● ACTION ITEM:
Nothing but the lines from the one with "localparam int BTN_RIGHT = 3;" through the final line of the entries below should be written out, each exactly as given.
DATA EXCERPTS section start
==> src/rtl/player_pkg.sv <==
// player_pkg: shared types and constants for the joystick player mover.
//   axis_state_t  : per-axis auto-repeat FSM state
//   GRID_W/GRID_H : playfield size in cells; CELL_PX: cell size in pixels
//   BTN_*         : bit positions of each button in the debounced vector
package player_pkg;

  typedef enum logic [1:0] {
    IDLE = 2'd0,
    HOLD = 2'd1,
    RPT  = 2'd2
  } axis_state_t;

  localparam int GRID_W  = 40;
  localparam int GRID_H  = 30;
  localparam int CELL_PX = 16;

  localparam int BTN_UP    = 0;
  localparam int BTN_DOWN  = 1;
  localparam int BTN_LEFT  = 2;
  localparam int BTN_RIGHT = 3;
  localparam int BTN_FIRE  = 4;
  localparam int NUM_BTN   = 5;

endpackage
DATA EXCERPTS section end
● ANSWER SPACE:
  localparam int BTN_RIGHT = 3;
  localparam int BTN_FIRE  = 4;
  localparam int NUM_BTN   = 5;

endpackage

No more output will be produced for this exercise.